Skip to content
  • openenv
  • reasoning
  • evaluation

Reasoning Gym Environment

An OpenEnv environment that integrates the Reasoning Gym library to provide single-step reasoning tasks. Each episode presents one question from a configurable dataset, the agent submits an answer, and receives a score.

Quick Start

The simplest way to use the Reasoning Gym environment is through the ReasoningGymEnv class:

from reasoning_gym_env import ReasoningGymAction, ReasoningGymEnv

try:
    # Create environment from Docker image
    env = ReasoningGymEnv.from_docker_image("reasoning_gym-env:latest")

    # Create a dataset with 10 leg_counting questions
    result = env.reset(
        dataset_name='leg_counting',
        seed=42,
        size=10
    )
    print(f"Question: {result.observation.question}")
    # Question: "How many legs does a cat have?"

    # Submit answer
    result = env.step(ReasoningGymAction(answer="4"))
    print(f"Score: {result.observation.score}")  # 1.0 (correct)
    print(f"Correct answer: {result.observation.correct_answer}")  # "4"
    print(f"Reward: {result.reward}")  # 1.0
    print(f"Done: {result.done}")  # True (single-step episodes)

    # Access dataset metadata if available
    if result.observation.dataset_metadata:
        print(f"Metadata: {result.observation.dataset_metadata}")  # Dataset-specific info

    # Get next question from same dataset
    result = env.reset()  # No params = reuse dataset
    print(f"Next question: {result.observation.question}")

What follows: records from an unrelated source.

===== src/rtl/stopwatch_timer.sv =====
// stopwatch_timer: MM:SS up/down counter with tick prescaler, minute
// ceiling (wrap or saturate), clamped digit adjust, run/pause and a sticky
// terminal flag. Optional lap-freeze display is enabled by defining
// STOPWATCH_LAP_EN; without it the lap input is ignored.
module stopwatch_timer
    import stopwatch_pkg::*;
#(
    parameter int TICK_DIV = 100000000,
    parameter int MAX_MIN  = 59,
    parameter bit WRAP     = 1'b1
) (
    input  logic       clk,
    input  logic       rst,
    input  logic       run,
    input  logic       clr,
    input  logic       dir,
    input  logic       adj,
    input  logic [1:0] adj_sel,
    input  logic [3:0] adj_val,
    input  logic       lap,
    output logic       tick,
    output logic [3:0] min_l,
    output logic [3:0] min_r,
    output logic [3:0] sec_l,
    output logic [3:0] sec_r,
    output logic       done
);

    localparam int             PW          = $clog2(TICK_DIV);
    localparam logic [PW-1:0]  PRESC_LAST  = PW'(TICK_DIV - 1);
    localparam bcd_t           MAX_MIN_T   = bcd_t'(MAX_MIN / 10);
    localparam bcd_t           MAX_MIN_O   = bcd_t'(MAX_MIN % 10);
    localparam logic [6:0]     MAX_MIN_BIN = 7'(MAX_MIN);

    logic [PW-1:0] presc_q;
    logic [PW-1:0] presc_d;
    logic          tick_q;
    logic          tick_d;
    logic          done_q;
    logic          done_d;

    bcd_t       dig_q    [4];
    bcd_t       adj_dig  [4];
    bcd_t       load_val [4];
    logic [3:0] load_v;
    logic [3:0] inc_v;
    logic [3:0] dec_v;
    logic [3:0] carry_v;
    logic [3:0] borrow_v;

    logic tick_en;
    logic count_up;
    logic count_dn;
    logic at_max;
    logic at_zero;
    logic land_zero;
    logic up_step;
    logic up_wrap;
    logic dn_step;

    // The minutes-tens digit never carries or borrows out; the ceiling and
    // the zero floor are handled by at_max / at_zero instead.
    logic unused_top_flags;
    assign unused_top_flags = carry_v[DIG_MIN_L] ^ borrow_v[DIG_MIN_L];

    for (genvar gi = 0; gi < 4; gi++) begin : g_digit
        bcd_digit #(
            .MOD((gi == int'(DIG_SEC_L)) ? 6 : 10)
        ) u_digit (
            .clk       (clk),
            .rst       (rst),
            .load_i    (load_v[gi]),
            .load_val_i(load_val[gi]),
            .inc_i     (inc_v[gi]),
            .dec_i     (dec_v[gi]),
            .q_o       (dig_q[gi]),
            .carry_o   (carry_v[gi]),
            .borrow_o  (borrow_v[gi])
        );
    end

    // A count tick fires on the edge where the enabled prescaler wraps.
    assign tick_en  = run && !adj && !clr && (presc_q == PRESC_LAST);
    assign count_up = tick_en && (dir == DIR_UP);
    assign count_dn = tick_en && (dir == DIR_DOWN);

    assign at_max = (dig_q[DIG_MIN_L] == MAX_MIN_T) && (dig_q[DIG_MIN_R] == MAX_MIN_O) &&
                    (dig_q[DIG_SEC_L] == 4'd5) && (dig_q[DIG_SEC_R] == 4'd9);
    assign at_zero = (dig_q[DIG_MIN_L] == 4'd0) && (dig_q[DIG_MIN_R] == 4'd0) &&
                     (dig_q[DIG_SEC_L] == 4'd0) && (dig_q[DIG_SEC_R] == 4'd0);
    // 00:01 is the only value a down tick turns into 00:00.
    assign land_zero = (dig_q[DIG_MIN_L] == 4'd0) && (dig_q[DIG_MIN_R] == 4'd0) &&
                       (dig_q[DIG_SEC_L] == 4'd0) && (dig_q[DIG_SEC_R] == 4'd1);

    assign up_step = count_up && !at_max;
    assign up_wrap = count_up && at_max && WRAP;
    assign dn_step = count_dn && !at_zero;

    // Prescaler: clears on clr/adj, counts while running, holds while paused.
    always_comb begin
        presc_d = presc_q;
        if (clr || adj) begin
            presc_d = '0;
        end else if (run) begin
            presc_d = (presc_q == PRESC_LAST) ? '0 : presc_q + PW'(1);
        end
    end

    // Adjusted digit set: load the selected digit clamped to its range, then
    // pull the minutes back to the ceiling if the pair overshoots it.
    always_comb begin
        adj_dig = dig_q;
        case (adj_sel)
            DIG_MIN_L: adj_dig[DIG_MIN_L] = clamp_digit(adj_val, MAX_MIN_T);
            DIG_MIN_R: adj_dig[DIG_MIN_R] = clamp_digit(adj_val, 4'd9);
            DIG_SEC_L: adj_dig[DIG_SEC_L] = clamp_digit(adj_val, 4'd5);
            default:   adj_dig[DIG_SEC_R] = clamp_digit(adj_val, 4'd9);
        endcase
        if (bcd2_to_bin(adj_dig[DIG_MIN_L], adj_dig[DIG_MIN_R]) > MAX_MIN_BIN) begin
            adj_dig[DIG_MIN_L] = MAX_MIN_T;
            adj_dig[DIG_MIN_R] = MAX_MIN_O;
        end
    end

    // Digit controls in priority order clr > adj > tick; carries ripple
    // through the lookahead flags of the lower digits.
    always_comb begin
        load_v   = '0;
        inc_v    = '0;
        dec_v    = '0;
        load_val = '{default: 4'd0};
        if (clr) begin
            load_v = '1;
        end else if (adj) begin
            load_v   = '1;
            load_val = adj_dig;
        end else if (up_wrap) begin
            load_v = '1;
        end else if (up_step) begin
            inc_v[DIG_SEC_R] = 1'b1;
            inc_v[DIG_SEC_L] = carry_v[DIG_SEC_R];
            inc_v[DIG_MIN_R] = carry_v[DIG_SEC_R] && carry_v[DIG_SEC_L];
            inc_v[DIG_MIN_L] = carry_v[DIG_SEC_R] && carry_v[DIG_SEC_L] && carry_v[DIG_MIN_R];
        end else if (dn_step) begin
            dec_v[DIG_SEC_R] = 1'b1;
            dec_v[DIG_SEC_L] = borrow_v[DIG_SEC_R];
            dec_v[DIG_MIN_R] = borrow_v[DIG_SEC_R] && borrow_v[DIG_SEC_L];
            dec_v[DIG_MIN_L] = borrow_v[DIG_SEC_R] && borrow_v[DIG_SEC_L] && borrow_v[DIG_MIN_R];
        end
    end

    // Tick pulse and sticky done flag; clearing beats a same-cycle set.
    always_comb begin
        tick_d = tick_en;
        done_d = done_q;
        if (clr || adj) begin
            done_d = 1'b0;
        end else if (count_up && at_max) begin
            done_d = 1'b1;
        end else if (count_dn && (land_zero || at_zero)) begin
            done_d = 1'b1;
        end
    end

    // Prescaler, tick and done registers.
    always_ff @(posedge clk or posedge rst) begin
        if (rst) begin
            presc_q <= '0;
            tick_q  <= 1'b0;
            done_q  <= 1'b0;
        end else begin
            presc_q <= presc_d;
            tick_q  <= tick_d;
            done_q  <= done_d;
        end
    end

    assign tick = tick_q;
    assign done = done_q;

`ifdef STOPWATCH_LAP_EN
    logic lap_q;
    logic freeze_q;
    logic freeze_d;
    logic lap_rise;
    bcd_t frz_q [4];

    assign lap_rise = lap && !lap_q;

    // Freeze toggles on each lap rising edge; clr always releases it.
    always_comb begin
        freeze_d = freeze_q;
        if (clr) begin
            freeze_d = 1'b0;
        end else if (lap_rise) begin
            freeze_d = !freeze_q;
        end
    end

    // Lap edge detector, freeze flag and the snapshot taken on freeze entry.
    always_ff @(posedge clk or posedge rst) begin
        if (rst) begin
            lap_q    <= 1'b0;
            freeze_q <= 1'b0;
            frz_q    <= '{default: 4'd0};
        end else begin
            lap_q    <= lap;
            freeze_q <= freeze_d;
            if (lap_rise && !freeze_q && !clr) begin
                frz_q <= dig_q;
            end
        end
    end

    // Display shows the snapshot while frozen, the live count otherwise.
    assign min_l = freeze_q ? frz_q[DIG_MIN_L] : dig_q[DIG_MIN_L];
    assign min_r = freeze_q ? frz_q[DIG_MIN_R] : dig_q[DIG_MIN_R];
    assign sec_l = freeze_q ? frz_q[DIG_SEC_L] : dig_q[DIG_SEC_L];
    assign sec_r = freeze_q ? frz_q[DIG_SEC_R] : dig_q[DIG_SEC_R];
`else
    logic unused_lap;
    assign unused_lap = lap;

    assign min_l = dig_q[DIG_MIN_L];
    assign min_r = dig_q[DIG_MIN_R];
    assign sec_l = dig_q[DIG_SEC_L];
    assign sec_r = dig_q[DIG_SEC_R];
`endif

endmodule

===== config.mk =====
export PLATFORM = sky130hd
export DESIGN_NAME = stopwatch_timer
export DESIGN_NICKNAME = d
export VERILOG_FILES = /design/src/rtl/stopwatch_pkg.sv /design/src/rtl/stopwatch_timer_bcd_digit.sv /design/src/rtl/stopwatch_timer.sv
export SDC_FILE = /design/constraint.sdc
export NUM_CORES = 1
export LEC_CHECK = 0
export CAP_MARGIN = 20
export CELL_PAD_IN_SITES_DETAIL_PLACEMENT = 1
export CELL_PAD_IN_SITES_GLOBAL_PLACEMENT = 1
export CORE_UTILIZATION = 45
export CTS_CLUSTER_DIAMETER = 40
export DETAILED_ROUTE_END_ITERATION = 16
export GPL_ROUTABILITY_DRIVEN = 0
export PLACE_DENSITY_LB_ADDON = 0.1
export SYNTH_ARGS = -nofsm -noshare
export SYNTH_HDL_FRONTEND = slang
export SYNTH_HIERARCHICAL = 1
export SYNTH_SLANG_ARGS = --single-unit

===== constraint.sdc =====
create_clock -name clk -period 3.05 [get_ports clk]
set_input_delay 0.61 -clock clk [delete_from_list [all_inputs] [get_ports clk]]
set_output_delay 0.61 -clock clk [all_outputs]
set_load 0.01 [all_outputs]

    # Note: First reset() without params creates a default leg_counting dataset
    # with seed=42 and size=1000 for reproducible, out-of-the-box functionality

finally:
    # Always clean up
    env.close()

That's it! The ReasoningGymEnv.from_docker_image() method handles:

  • Starting the Docker container
  • Waiting for the server to be ready
  • Connecting to the environment
  • Container cleanup when you call close()

Building the Docker Image

Before using the environment, you need to build the Docker image:

# From the reasoning_gym_env directory
docker build -t reasoning_gym-env:latest -f server/Dockerfile .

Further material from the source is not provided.